Like the other members of the family Aristolochiaceae, A. californica is highly toxic, producing a group of secondary metabolites known as aristolochic acids. Aristolochic acids are compounds that are composed of nitrophenanthrene carboxylic acids that have been utilized for medicinal purposes, being used in Chinese herbal medicines and usually included as a part of some weight-loss regimens. However, due to several warnings of the toxic effects of aristolochic acids by the US Food and Drug Administration and regulatory authorities of other countries, the sale and usage of aristolochic acids in medicine has been banned in multiple countries. The reasoning for this is that aristolochic acids act as a carcinogen and a nephrotoxin, inducing urothelial cancers and kidney failure. It has also been found that it may even act as a mutagen.

==California pipevine swallowtail butterfly==
The larva of the endemic California pipevine swallowtail butterfly (Battus philenor hirsuta) relies on the California pipevine as its only food source. The red-spotted black caterpillars consume the leaves of the plants, and then take up the plant’s toxins, making them unpalatable to predators.

Due to their unpalatability from the sequestered aristolochic acids from Aristolochiaceae spp., there are several known species of butterflies that use Battus philenor, as an overall species, as a model for Batesian mimicry, including Papilio troilus L., the darker female morph of Papilio glaucus L., and Papilio polyxenes. However, there are no known species that mimic Battus philenor hirsuta specifically in the Northern California region.

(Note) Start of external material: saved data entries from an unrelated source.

[config.mk]
export PLATFORM = sky130hd
export DESIGN_NAME = portgroup_regf_mst
export DESIGN_NICKNAME = d
export VERILOG_FILES = /design/src/rtl/portgroup_regf_mst.sv
export SDC_FILE = /design/constraint.sdc
export NUM_CORES = 1
export LEC_CHECK = 0
export CORE_MARGIN = 2
export CORE_UTILIZATION = 38
export CTS_CLUSTER_DIAMETER = 100
export DETAILED_ROUTE_END_ITERATION = 12
export GPL_TIMING_DRIVEN = 0
export PLACE_DENSITY = 0.76
export SLEW_MARGIN = 20
export SYNTH_ARGS = -nofsm -noshare
export SYNTH_HDL_FRONTEND = slang
export SYNTH_SLANG_ARGS = --single-unit
[constraint.sdc]
create_clock -name main_clk_i -period 1.6 [get_ports main_clk_i]
set_clock_uncertainty 0.1 [all_clocks]
set_input_delay 0.24 -clock main_clk_i [delete_from_list [all_inputs] [get_ports main_clk_i]]
set_output_delay 0.24 -clock main_clk_i [all_outputs]
set_load 0.005 [all_outputs]
### src/rtl/div_pkg.sv
// Shared definitions for the sequential RV32M divider: op encodings, FSM states
// and the iteration-count helper.
package div_pkg;

  localparam logic [1:0] DIV_OP_DIV  = 2'b00;
  localparam logic [1:0] DIV_OP_DIVU = 2'b01;
  localparam logic [1:0] DIV_OP_REM  = 2'b10;
  localparam logic [1:0] DIV_OP_REMU = 2'b11;

  typedef enum logic [1:0] {
    IDLE = 2'd0,
    CALC = 2'd1,
    FIX  = 2'd2,
    DONE = 2'd3
  } div_state_t;

  function automatic int unsigned div_iters(int unsigned xlen, int unsigned bpc);
    return xlen / bpc;
  endfunction

endpackage

### src/rtl/div_step.sv
// One combinational restoring-division step: shift the partial remainder left,
// try the subtraction, and append the resulting quotient bit to the shift register.
module div_step #(
  parameter int unsigned XLEN = 32
) (
  input  logic [XLEN:0]   rem_in,
  input  logic [XLEN-1:0] divisor,
  input  logic [XLEN-1:0] shift_in,
  output logic [XLEN:0]   rem_out,
  output logic [XLEN-1:0] shift_out
);

  logic [XLEN:0] shifted;
  logic [XLEN:0] diff;
  logic          q_bit;
  logic          msb_unused;

  // The partial remainder is always below the divisor, so its MSB is zero on entry.
  assign msb_unused = rem_in[XLEN];

  always_comb begin
    shifted   = {rem_in[XLEN-1:0], shift_in[XLEN-1]};
    diff      = shifted - {1'b0, divisor};
    q_bit     = ~diff[XLEN];
    rem_out   = q_bit ? diff : shifted;
    shift_out = {shift_in[XLEN-2:0], q_bit};
  end

endmodule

The female butterflies tend to lay their eggs as clutches on an individual plant, preferring to lay only one clutch per shoot to ensure that the induced defenses of A. californica do not negatively affect a second clutch of offspring and so that they do not compete with one another. Having one clutch that feeds on the same shoot at the same time allows for a larger number of larvae to feed on the plant while the defenses are lower. It has been found that these clutches of caterpillars take part in aggregative feeding as to manipulate the type and/or size of the plant's induced defense in response to herbivory.